Extracted data entries
+++++
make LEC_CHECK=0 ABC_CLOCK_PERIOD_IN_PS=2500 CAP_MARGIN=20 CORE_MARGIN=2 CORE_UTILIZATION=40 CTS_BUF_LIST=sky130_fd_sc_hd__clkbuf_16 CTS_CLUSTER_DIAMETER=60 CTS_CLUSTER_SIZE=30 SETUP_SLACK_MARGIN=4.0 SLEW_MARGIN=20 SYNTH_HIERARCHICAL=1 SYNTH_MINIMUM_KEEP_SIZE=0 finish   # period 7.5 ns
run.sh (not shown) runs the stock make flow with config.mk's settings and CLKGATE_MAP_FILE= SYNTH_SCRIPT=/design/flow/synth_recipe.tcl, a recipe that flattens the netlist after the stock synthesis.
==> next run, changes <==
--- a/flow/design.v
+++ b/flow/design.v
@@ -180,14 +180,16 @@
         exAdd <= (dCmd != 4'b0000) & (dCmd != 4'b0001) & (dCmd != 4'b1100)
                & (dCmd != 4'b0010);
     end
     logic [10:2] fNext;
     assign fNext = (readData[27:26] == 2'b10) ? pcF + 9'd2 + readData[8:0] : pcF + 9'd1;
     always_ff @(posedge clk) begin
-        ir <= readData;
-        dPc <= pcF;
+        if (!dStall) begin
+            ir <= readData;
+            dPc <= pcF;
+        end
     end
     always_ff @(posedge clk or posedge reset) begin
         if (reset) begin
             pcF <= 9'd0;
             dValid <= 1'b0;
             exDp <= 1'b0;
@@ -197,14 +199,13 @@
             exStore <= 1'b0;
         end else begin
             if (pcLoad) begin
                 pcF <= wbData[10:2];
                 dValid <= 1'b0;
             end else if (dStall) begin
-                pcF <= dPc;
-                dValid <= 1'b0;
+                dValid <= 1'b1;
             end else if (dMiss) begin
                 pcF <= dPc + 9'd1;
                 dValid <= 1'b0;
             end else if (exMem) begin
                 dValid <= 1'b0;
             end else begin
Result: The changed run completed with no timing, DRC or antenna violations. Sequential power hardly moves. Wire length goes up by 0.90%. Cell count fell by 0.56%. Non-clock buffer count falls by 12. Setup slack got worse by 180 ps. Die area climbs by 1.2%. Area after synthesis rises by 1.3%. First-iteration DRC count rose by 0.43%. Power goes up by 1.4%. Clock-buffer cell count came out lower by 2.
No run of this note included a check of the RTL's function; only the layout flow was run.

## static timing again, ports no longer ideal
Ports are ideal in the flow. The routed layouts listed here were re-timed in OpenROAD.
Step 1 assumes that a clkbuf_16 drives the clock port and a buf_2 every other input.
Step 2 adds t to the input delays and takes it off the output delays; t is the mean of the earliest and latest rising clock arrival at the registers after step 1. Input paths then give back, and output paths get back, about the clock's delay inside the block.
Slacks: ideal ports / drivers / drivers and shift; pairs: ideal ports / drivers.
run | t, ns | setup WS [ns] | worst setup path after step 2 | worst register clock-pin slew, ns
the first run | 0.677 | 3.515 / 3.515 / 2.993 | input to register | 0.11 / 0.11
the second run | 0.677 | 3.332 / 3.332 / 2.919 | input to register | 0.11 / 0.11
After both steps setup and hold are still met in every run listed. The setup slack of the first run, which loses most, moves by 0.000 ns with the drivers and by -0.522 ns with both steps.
Background: an optimization exercise with open tools, aiming at small area and a short achievable clock period. Do not read the settings as production practice.
Only simulation tests tie the RTL to the original design; equivalence was not proved.
No activity file was given, so power comes from the tool's default toggle rates.

Design ecg_encoder_top, start of the top module:
module ecg_encoder_top
(
	input  logic                     clk,
	input  logic                     rst_n,
	input  logic                     in_valid,		 
	input  logic                     data_active,
	input  logic                     group_skip,
	input  ecg_pkg::bits_req_t       bits_req,
	input  ecg_pkg::cpec_code_t      cpec_code,
	input  ecg_pkg::cpec_size_t      cpec_size,
	input  ecg_pkg::vec_prefix_t     vec_prefix,
	input  ecg_pkg::vec_len_t        vec_prefix_size,
	input  ecg_pkg::vec_suffix_t     vec_suffix,
	input  ecg_pkg::vec_len_t        vec_suffix_size,
	input  ecg_pkg::ecg_idx_t        ecg_idx,
	input  logic                     component_skip,
	input  logic                     underflow_prevention,
	input  ecg_pkg::stuffing_size_t  stuffing_size,
	input  ecg_pkg::sign_bits_t      sign_bits,
	input  ecg_pkg::sign_size_t      sign_bits_size,
	output ecg_pkg::ecg_word_t       encoded_ecg,
	output ecg_pkg::ecg_size_t       ecg_size,
	output logic                     ecg_valid
);
	localparam int W = ecg_pkg::ECG_WIDTH;
	logic       gsf;		 
	logic       coded;		 
	logic       is_vec;		 
  ...
Settings: LEC_CHECK=0, CAP_MARGIN=20, CORE_MARGIN=2, CORE_UTILIZATION=40, GPL_TIMING_DRIVEN=0, SETUP_SLACK_MARGIN=1.8, SLEW_MARGIN=20; clock period 6.5 ns.
standard.sh (not shown) runs the stock make flow with config.mk's settings and CLKGATE_MAP_FILE= SYNTH_SCRIPT=/design/flow/synth_recipe.tcl, a recipe that flattens the netlist after the stock synthesis.
==> flow/flow/run.sh <==
#!/bin/bash
set -euo pipefail
bash standard.sh "ADDER_MAP_FILE=" "BUFFER_PORTS_ARGS=-buffer_cell sky130_fd_sc_hd__buf_1" finish > make_finish.log 2>&1
The first run finished with timing, DRC and antenna clean.
Then changed:
- ABC_AREA: default -> 1
- SETUP_SLACK_MARGIN: 1.8 -> 3.0
What happened:
- global-route usage climbs by 1.6 points
- via count is higher by 8.7%
- first-iteration DRC count drops by 6.1%
- total power grows by 14%
- wire length goes up by 2.2%
- area after synthesis is lower by 3.3%
- sequential share of layout area came out lower by 1.8 points
Then changed:
==> flow/run.sh (new file) <==
#!/bin/bash
# synth_recipe.tcl (not shown) runs the flow's synth.tcl, then flattens the netlist and writes it again
# the make line also repeats each setting of config.mk as NAME=value (left out here)
make -C /OpenROAD-flow-scripts/flow DESIGN_CONFIG=/design/flow/config.mk WORK_HOME=/design/flow/orfs CLKGATE_MAP_FILE= SYNTH_SCRIPT=/design/flow/synth_recipe.tcl finish
- ABC_AREA: 1 -> default
- SETUP_SLACK_MARGIN: 3.0 -> 1.8
removed: flow/flow/run.sh
removed: flow/standard.sh
Outcome:
- The changed run completed with no timing, DRC or antenna violations
- global-route usage increases by 7.0 points
- worst setup slack got worse by 1700 ps
- area after synthesis is higher by 6.5%
- core utilization rose by 1.7 points
- final area rises by 11%
- clock power is higher by 5.0%
- critical path depth went up by 5


Another version of the RTL of ecg_encoder_top (not shown whole).
For scale: ~79 flip-flops, roughly 150 I/O pins, roughly 7000 um2 of cells after synthesis.
==> flow/config.mk <==
export PLATFORM = sky130hd
export DESIGN_NAME = ecg_encoder_top
export DESIGN_NICKNAME = ecg_encoder_top
export VERILOG_FILES = /design/flow/design.v
export SDC_FILE = /design/flow/constraint.sdc
export NUM_CORES = 4
export LEC_CHECK = 0
export ABC_AREA = 1
export CAP_MARGIN = 20
export CORE_MARGIN = 2
export CORE_UTILIZATION = 45
export CTS_BUF_LIST = sky130_fd_sc_hd__clkbuf_8
export GPL_TIMING_DRIVEN = 0
export SETUP_SLACK_MARGIN = 3.2
export SLEW_MARGIN = 20
==> flow/constraint.sdc <==
create_clock -name core_clock -period 6.5 [get_ports {clk}]
set_input_delay 1.3000 -clock core_clock [delete_from_list [all_inputs] [get_ports {clk}]]
set_output_delay 1.3000 -clock core_clock [all_outputs]
set_load 0.01 [all_outputs]
==> flow/flow/run.sh <==
#!/bin/bash
set -euo pipefail
bash standard.sh "ADDER_MAP_FILE=" \
	"BUFFER_PORTS_ARGS=-buffer_cell sky130_fd_sc_hd__buf_1" \
	"CTS_ARGS=-sink_clustering_enable -repair_clock_nets -buf_list sky130_fd_sc_hd__clkbuf_8 -dont_use_dummy_load" \
	"MATCH_CELL_FOOTPRINT=0" \
	finish > make_finish.log 2>&1
The first run completed without violations.
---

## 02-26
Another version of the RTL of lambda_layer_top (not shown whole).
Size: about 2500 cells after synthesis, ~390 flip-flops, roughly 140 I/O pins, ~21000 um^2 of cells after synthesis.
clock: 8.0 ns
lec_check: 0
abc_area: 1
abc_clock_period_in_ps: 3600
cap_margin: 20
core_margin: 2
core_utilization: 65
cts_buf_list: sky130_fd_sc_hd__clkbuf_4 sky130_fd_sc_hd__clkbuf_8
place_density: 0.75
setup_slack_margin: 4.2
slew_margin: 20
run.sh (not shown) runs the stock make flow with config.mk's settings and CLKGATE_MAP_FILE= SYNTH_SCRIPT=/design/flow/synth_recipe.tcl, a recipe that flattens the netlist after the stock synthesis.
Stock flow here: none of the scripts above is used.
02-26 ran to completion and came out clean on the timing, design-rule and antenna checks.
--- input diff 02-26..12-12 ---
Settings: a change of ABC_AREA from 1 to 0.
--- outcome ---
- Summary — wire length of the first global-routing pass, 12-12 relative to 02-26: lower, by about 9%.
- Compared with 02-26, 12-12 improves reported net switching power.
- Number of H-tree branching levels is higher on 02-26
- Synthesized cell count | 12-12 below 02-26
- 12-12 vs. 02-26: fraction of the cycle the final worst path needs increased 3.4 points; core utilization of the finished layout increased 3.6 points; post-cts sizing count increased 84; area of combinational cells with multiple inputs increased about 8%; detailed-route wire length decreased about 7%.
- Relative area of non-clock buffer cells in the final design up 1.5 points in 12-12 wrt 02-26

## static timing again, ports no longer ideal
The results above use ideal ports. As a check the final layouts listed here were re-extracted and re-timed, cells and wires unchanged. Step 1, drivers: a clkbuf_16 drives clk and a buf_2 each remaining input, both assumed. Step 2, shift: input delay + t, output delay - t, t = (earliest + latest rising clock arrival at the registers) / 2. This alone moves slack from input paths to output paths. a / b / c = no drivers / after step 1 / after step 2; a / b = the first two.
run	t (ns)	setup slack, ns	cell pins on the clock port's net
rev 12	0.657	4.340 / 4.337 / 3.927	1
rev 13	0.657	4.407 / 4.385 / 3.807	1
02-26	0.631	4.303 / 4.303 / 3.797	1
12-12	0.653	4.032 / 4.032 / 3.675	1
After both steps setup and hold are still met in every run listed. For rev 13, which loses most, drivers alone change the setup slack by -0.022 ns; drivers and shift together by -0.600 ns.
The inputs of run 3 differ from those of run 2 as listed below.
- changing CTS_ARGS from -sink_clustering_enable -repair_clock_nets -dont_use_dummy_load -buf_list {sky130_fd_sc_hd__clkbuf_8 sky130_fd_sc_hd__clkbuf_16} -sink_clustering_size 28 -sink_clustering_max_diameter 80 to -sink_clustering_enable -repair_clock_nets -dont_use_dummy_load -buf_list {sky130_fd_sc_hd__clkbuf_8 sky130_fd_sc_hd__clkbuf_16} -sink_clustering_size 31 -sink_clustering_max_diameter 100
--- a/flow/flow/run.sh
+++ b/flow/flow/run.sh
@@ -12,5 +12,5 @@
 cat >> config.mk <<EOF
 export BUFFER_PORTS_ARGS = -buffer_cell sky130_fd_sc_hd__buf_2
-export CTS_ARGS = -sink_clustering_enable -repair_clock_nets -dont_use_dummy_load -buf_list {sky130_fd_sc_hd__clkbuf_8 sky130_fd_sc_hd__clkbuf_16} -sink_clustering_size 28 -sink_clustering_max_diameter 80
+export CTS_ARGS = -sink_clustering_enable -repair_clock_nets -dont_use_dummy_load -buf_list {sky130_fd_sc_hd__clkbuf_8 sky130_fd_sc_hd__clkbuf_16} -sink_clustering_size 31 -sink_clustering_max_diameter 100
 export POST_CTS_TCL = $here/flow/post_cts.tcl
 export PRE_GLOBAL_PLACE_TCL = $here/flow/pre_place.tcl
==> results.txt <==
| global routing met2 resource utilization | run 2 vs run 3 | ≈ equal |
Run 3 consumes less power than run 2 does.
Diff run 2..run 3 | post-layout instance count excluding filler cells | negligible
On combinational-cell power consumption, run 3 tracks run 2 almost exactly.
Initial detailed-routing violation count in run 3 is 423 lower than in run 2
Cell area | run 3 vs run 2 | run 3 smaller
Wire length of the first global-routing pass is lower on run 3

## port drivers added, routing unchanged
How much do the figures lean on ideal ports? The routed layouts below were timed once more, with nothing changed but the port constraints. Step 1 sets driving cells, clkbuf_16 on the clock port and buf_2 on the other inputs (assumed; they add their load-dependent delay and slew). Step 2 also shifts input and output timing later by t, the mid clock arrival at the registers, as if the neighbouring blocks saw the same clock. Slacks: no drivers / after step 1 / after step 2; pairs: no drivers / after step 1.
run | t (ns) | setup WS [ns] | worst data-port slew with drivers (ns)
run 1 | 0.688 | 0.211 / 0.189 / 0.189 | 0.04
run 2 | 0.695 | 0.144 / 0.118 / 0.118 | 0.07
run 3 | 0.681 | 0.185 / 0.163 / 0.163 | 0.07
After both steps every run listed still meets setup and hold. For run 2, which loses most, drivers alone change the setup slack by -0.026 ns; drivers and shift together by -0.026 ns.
Source: an optimization exercise on an open RTL-to-GDS flow (aim: small area, a short achievable clock period and few clock cycles per item). Production flows keep margins and buffers that such runs may drop.
The RTL was checked by simulation tests, not by an equivalence proof against the original design.
No activity file was given, so power comes from the tool's default toggle rates.

==> design/flow/design.v <==
`timescale 1ns / 1ps
package itrd_pkg;
	localparam int DATA_W   = 32;
	localparam int RADIX_W  = 5;
	localparam int CHAR_W   = 7;
	localparam int CFG_W    = 64;
	localparam int CFG_IDX_W = 2;
	localparam logic [CFG_IDX_W-1:0] REG_LENGTH = 2'd0;
	localparam logic [CFG_IDX_W-1:0] REG_LOW    = 2'd1;
	localparam logic [CFG_IDX_W-1:0] REG_HIGH   = 2'd2;
	localparam logic [7:0] CHAR_PLUS  = 8'h2b;
	localparam logic [7:0] CHAR_MINUS = 8'h2d;
	localparam logic [7:0] CHAR_FIRST = 8'd32;
endpackage
`timescale 1ns / 1ps
import itrd_pkg::*;
module itrd_div
(
	input  logic               clk,
	input  logic               arst_n,
	input  logic               start,
	input  logic [DATA_W-1:0]  dividend,
	input  logic [RADIX_W-1:0] divisor,
	output logic               res_done,
	output logic [DATA_W-1:0]  res_quot,
	output logic [RADIX_W-1:0] res_rem
);
	logic [DATA_W-1:0]  quot_q;
	logic [RADIX_W-1:0] rem_q;
	logic [RADIX_W-1:0] div_q;
	logic [4:0]         cnt_q;
	logic               busy_q;
	logic               done_q;
	logic [RADIX_W:0] trial;
	logic [RADIX_W:0] diff;
	logic             ge;
	assign trial = {rem_q, quot_q[DATA_W-1]};
	assign ge    = trial >= {1'b0, div_q};
	assign diff  = trial - {1'b0, div_q};
	always_ff @(posedge clk or negedge arst_n) begin
		if (!arst_n) begin
			busy_q <= 1'b0;
			done_q <= 1'b0;
			cnt_q  <= '0;
		end else begin
			done_q <= 1'b0;
			if (start) begin
				busy_q <= 1'b1;
				cnt_q  <= '0;
			end else if (busy_q) begin
				cnt_q <= cnt_q + 5'd1;
				if (cnt_q == 5'd31) begin
					busy_q <= 1'b0;
					done_q <= 1'b1;
				end
			end
		end
	end
	always_ff @(posedge clk) begin
		if (start) begin
			quot_q <= dividend;
			rem_q  <= '0;
			div_q  <= divisor;
		end else if (busy_q) begin
			quot_q <= {quot_q[DATA_W-2:0], ge};
			rem_q  <= ge ? diff[RADIX_W-1:0] : trial[RADIX_W-1:0];
		end
	end
	assign res_done = done_q;
	assign res_quot = quot_q;
	assign res_rem  = rem_q;
endmodule
This is an optimization exercise on Yosys and OpenROAD, whose aim is small area and few clock cycles per item, not a production implementation. The RTL was checked by simulation tests, not by an equivalence proof against the original design. Power figures rest on the tool's default switching activity, not on a simulated workload.

==> flow/design.v <==
`timescale 1ns / 1ps
package ihl_pkg;
	localparam int IHL_OFFSET_BITS = 20;
	localparam int IHL_LINE_BITS   = 16;
	localparam int OFF_W  = 20;
	localparam int LINE_W = 16;
	localparam int KIND_W = 3;
	localparam int RES_W  = KIND_W + 2 * OFF_W + 2 * LINE_W + 8 + 1;
	localparam logic [KIND_W-1:0] KIND_IDENT = 3'd0;
	localparam logic [KIND_W-1:0] KIND_NUM   = 3'd1;
	localparam logic [KIND_W-1:0] KIND_HASH  = 3'd2;
	localparam logic [KIND_W-1:0] KIND_DHASH = 3'd3;
	localparam logic [KIND_W-1:0] KIND_END   = 3'd4;
	localparam logic [KIND_W-1:0] KIND_ERROR = 3'd5;
	localparam logic [7:0] CH_HASH  = 8'h23;
	localparam logic [7:0] CH_UNDER = 8'h5F;
	localparam logic [7:0] CH_TAB   = 8'h09;
	localparam logic [7:0] CH_CR    = 8'h0D;
	localparam logic [7:0] CH_LF    = 8'h0A;
	localparam logic [7:0] CH_SPACE = 8'h20;
	typedef struct packed {
		logic [KIND_W-1:0] token_kind;
		logic [OFF_W-1:0]  start_offset;
		logic [OFF_W-1:0]  token_length;
		logic [LINE_W-1:0] start_line;
		logic [LINE_W-1:0] start_column;
		logic [7:0]        bad_byte;
		logic              last;
	} res_t;
	typedef struct packed {
		logic v0;
		logic v1;
		res_t r0;
		res_t r1;
	} push_t;
endpackage
`timescale 1ns / 1ps
module ihl_scan
#(
	parameter int OFFSET_BITS = ihl_pkg::IHL_OFFSET_BITS,
	parameter int LINE_BITS   = ihl_pkg::IHL_LINE_BITS
) (
	input  logic       clk,
	input  logic       arst_n,
	input  logic       load,
	input  logic [7:0] in_byte,
	input  logic       end_of_input,
	input  logic       room,
	output logic       busy,
	output logic       push_v0,
	output logic       push_v1,
	output ihl_pkg::res_t push_r0,
	output ihl_pkg::res_t push_r1
);
	localparam logic [2:0] MODE_IDLE   = 3'd0;
	localparam logic [2:0] MODE_IDENT  = 3'd1;
	localparam logic [2:0] MODE_NUM    = 3'd2;
	localparam logic [2:0] MODE_HASH   = 3'd3;
	localparam logic [2:0] MODE_FAILED = 3'd4;
	localparam logic [OFFSET_BITS-1:0] OFF_MAX  = '1;
	localparam logic [LINE_BITS-1:0]   LINE_MAX = '1;
	localparam logic [LINE_BITS-1:0]   LINE_ONE = LINE_BITS'(1);
	logic       valid_s1;
	logic [7:0] byte_s1;
	logic       eoi_s1;
	logic       fire;
	logic [2:0]             mode_q, mode_d;
	logic                   cr_q, cr_d;
	logic [OFFSET_BITS-1:0] off_q, off_d, tstart_q, tstart_d;
	logic [LINE_BITS-1:0]   line_q, line_d, col_q, col_d;
	logic [LINE_BITS-1:0]   tline_q, tline_d, tcol_q, tcol_d;
	logic [OFFSET_BITS-1:0] off_inc;
	logic [LINE_BITS-1:0]   line_inc, col_inc;
	logic [OFFSET_BITS-1:0] span;
	logic cls_word, cls_dec, is_hash, is_blank, is_break, lf_skip, tok_open;
	logic flush_v, tail_v;
	ihl_pkg::res_t flush_r, tail_r;
	function automatic logic [ihl_pkg::OFF_W-1:0] fit_off(input logic [OFFSET_BITS-1:0] v);
		logic [31:0] w;
		w = 32'(v);
		fit_off = w[ihl_pkg::OFF_W-1:0];
	endfunction
	function automatic logic [ihl_pkg::LINE_W-1:0] fit_line(input logic [LINE_BITS-1:0] v);
		logic [31:0] w;
		w = 32'(v);
		fit_line = w[ihl_pkg::LINE_W-1:0];
	endfunction
	assign fire = valid_s1 && room;
	assign busy = valid_s1;
	always_ff @(posedge clk or negedge arst_n) begin
		if (!arst_n) begin
			valid_s1 <= 1'b0;
		end else if (load) begin
			valid_s1 <= 1'b1;
		end else if (fire) begin
			valid_s1 <= 1'b0;
		end
	end
	always_ff @(posedge clk) begin
		if (load) begin
			byte_s1 <= in_byte;
			eoi_s1  <= end_of_input;
		end
	end
	assign cls_word = (byte_s1 >= 8'h41 && byte_s1 <= 8'h5A) ||
		(byte_s1 >= 8'h61 && byte_s1 <= 8'h7A) || byte_s1 == ihl_pkg::CH_UNDER;
	assign cls_dec  = byte_s1 >= 8'h30 && byte_s1 <= 8'h39;
	assign is_hash  = byte_s1 == ihl_pkg::CH_HASH;
	assign is_blank = byte_s1 == ihl_pkg::CH_SPACE || byte_s1 == ihl_pkg::CH_TAB;
	assign is_break = byte_s1 == ihl_pkg::CH_LF || byte_s1 == ihl_pkg::CH_CR;
	assign lf_skip  = cr_q && byte_s1 == ihl_pkg::CH_LF;
	assign tok_open = mode_q == MODE_IDENT || mode_q == MODE_NUM || mode_q == MODE_HASH;
	assign off_inc  = (off_q == OFF_MAX) ? off_q : off_q + OFFSET_BITS'(1);
	assign line_inc = (line_q == LINE_MAX) ? line_q : line_q + LINE_ONE;
	assign col_inc  = (col_q == LINE_MAX) ? col_q : col_q + LINE_ONE;
	assign span     = (off_q >= tstart_q) ? off_q - tstart_q : '0;
	always_comb begin
		flush_r = '0;
		unique case (mode_q)
			MODE_IDENT: flush_r.token_kind = ihl_pkg::KIND_IDENT;
			MODE_NUM:   flush_r.token_kind = ihl_pkg::KIND_NUM;
			MODE_HASH:  flush_r.token_kind = ihl_pkg::KIND_HASH;
			default:    flush_r.token_kind = ihl_pkg::KIND_IDENT;
		endcase
		flush_r.start_offset = fit_off(tstart_q);
		flush_r.token_length = (mode_q == MODE_HASH) ? ihl_pkg::OFF_W'(1) : fit_off(span);
		flush_r.start_line   = fit_line(tline_q);
		flush_r.start_column = fit_line(tcol_q);
	end
	always_comb begin
		mode_d   = mode_q;
		cr_d     = cr_q;
		off_d    = off_q;
		line_d   = line_q;
		col_d    = col_q;
		tstart_d = tstart_q;
		tline_d  = tline_q;
		tcol_d   = tcol_q;
		flush_v  = 1'b0;
		tail_v   = 1'b0;
		tail_r   = '0;
		tail_r.start_offset = fit_off(off_q);
		tail_r.start_line   = fit_line(line_q);
		tail_r.start_column = fit_line(col_q);
		if (mode_q != MODE_FAILED) begin
			if (eoi_s1) begin
				flush_v           = tok_open;
				tail_v            = 1'b1;
				tail_r.token_kind = ihl_pkg::KIND_END;
				mode_d   = MODE_IDLE;
				cr_d     = 1'b0;
				off_d    = '0;
				line_d   = LINE_ONE;
				col_d    = LINE_ONE;
				tstart_d = '0;
				tline_d  = LINE_ONE;
				tcol_d   = LINE_ONE;
			end else begin
				cr_d = 1'b0;
				priority if ((mode_q == MODE_IDENT && (cls_word || cls_dec)) ||
					(mode_q == MODE_NUM && cls_dec)) begin
					off_d = off_inc;
					col_d = col_inc;
				end else if (mode_q == MODE_HASH && is_hash) begin
					tail_v              = 1'b1;
					tail_r              = flush_r;
					tail_r.token_kind   = ihl_pkg::KIND_DHASH;
					tail_r.token_length = ihl_pkg::OFF_W'(2);
					off_d  = off_inc;
					col_d  = col_inc;
					mode_d = MODE_IDLE;
				end else begin
					flush_v = tok_open;
					mode_d  = MODE_IDLE;
					priority if (lf_skip) begin
						off_d = off_inc;
					end else if (is_blank) begin
						off_d = off_inc;
						col_d = col_inc;
					end else if (is_break) begin
						off_d  = off_inc;
						line_d = line_inc;
						col_d  = LINE_ONE;
						cr_d   = byte_s1 == ihl_pkg::CH_CR;
					end else if (cls_word || cls_dec || is_hash) begin
						mode_d   = cls_word ? MODE_IDENT : (cls_dec ? MODE_NUM : MODE_HASH);
						tstart_d = off_q;
						tline_d  = line_q;
						tcol_d   = col_q;
						off_d    = off_inc;
						col_d    = col_inc;
					end else begin
						tail_v            = 1'b1;
						tail_r.token_kind = ihl_pkg::KIND_ERROR;
						tail_r.bad_byte   = byte_s1;
						mode_d            = MODE_FAILED;
					end
				end
			end
		end
	end
	always_comb begin
		push_v0 = 1'b0;
		push_v1 = 1'b0;
		push_r0 = '0;
		push_r1 = '0;
		if (flush_v) begin
			push_v0      = fire;
			push_r0      = flush_r;
			push_r0.last = !tail_v;
			push_v1      = fire && tail_v;
			push_r1      = tail_r;
			push_r1.last = 1'b1;
		end else begin
			push_v0      = fire && tail_v;
			push_r0      = tail_r;
			push_r0.last = 1'b1;
		end
	end
	always_ff @(posedge clk or negedge arst_n) begin
		if (!arst_n) begin
			mode_q   <= MODE_IDLE;
			cr_q     <= 1'b0;
			off_q    <= '0;
			line_q   <= LINE_ONE;
			col_q    <= LINE_ONE;
			tstart_q <= '0;
			tline_q  <= LINE_ONE;
			tcol_q   <= LINE_ONE;
		end else if (fire) begin
			mode_q   <= mode_d;
			cr_q     <= cr_d;
			off_q    <= off_d;
			line_q   <= line_d;
			col_q    <= col_d;
			tstart_q <= tstart_d;
			tline_q  <= tline_d;
			tcol_q   <= tcol_d;
		end
	end
endmodule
+++++
→ **What to work on**:
From the data above, return every line from the line that has "clock port's net" up to and including the line that has "-export CTS_ARGS = -sink_clustering_enable", exactly.

→ **Answer**:
run	t (ns)	setup slack, ns	cell pins on the clock port's net
rev 12	0.657	4.340 / 4.337 / 3.927	1
rev 13	0.657	4.407 / 4.385 / 3.807	1
02-26	0.631	4.303 / 4.303 / 3.797	1
12-12	0.653	4.032 / 4.032 / 3.675	1
After both steps setup and hold are still met in every run listed. For rev 13, which loses most, drivers alone change the setup slack by -0.022 ns; drivers and shift together by -0.600 ns.
The inputs of run 3 differ from those of run 2 as listed below.
- changing CTS_ARGS from -sink_clustering_enable -repair_clock_nets -dont_use_dummy_load -buf_list {sky130_fd_sc_hd__clkbuf_8 sky130_fd_sc_hd__clkbuf_16} -sink_clustering_size 28 -sink_clustering_max_diameter 80 to -sink_clustering_enable -repair_clock_nets -dont_use_dummy_load -buf_list {sky130_fd_sc_hd__clkbuf_8 sky130_fd_sc_hd__clkbuf_16} -sink_clustering_size 31 -sink_clustering_max_diameter 100
--- a/flow/flow/run.sh
+++ b/flow/flow/run.sh
@@ -12,5 +12,5 @@
 cat >> config.mk <<EOF
 export BUFFER_PORTS_ARGS = -buffer_cell sky130_fd_sc_hd__buf_2
-export CTS_ARGS = -sink_clustering_enable -repair_clock_nets -dont_use_dummy_load -buf_list {sky130_fd_sc_hd__clkbuf_8 sky130_fd_sc_hd__clkbuf_16} -sink_clustering_size 28 -sink_clustering_max_diameter 80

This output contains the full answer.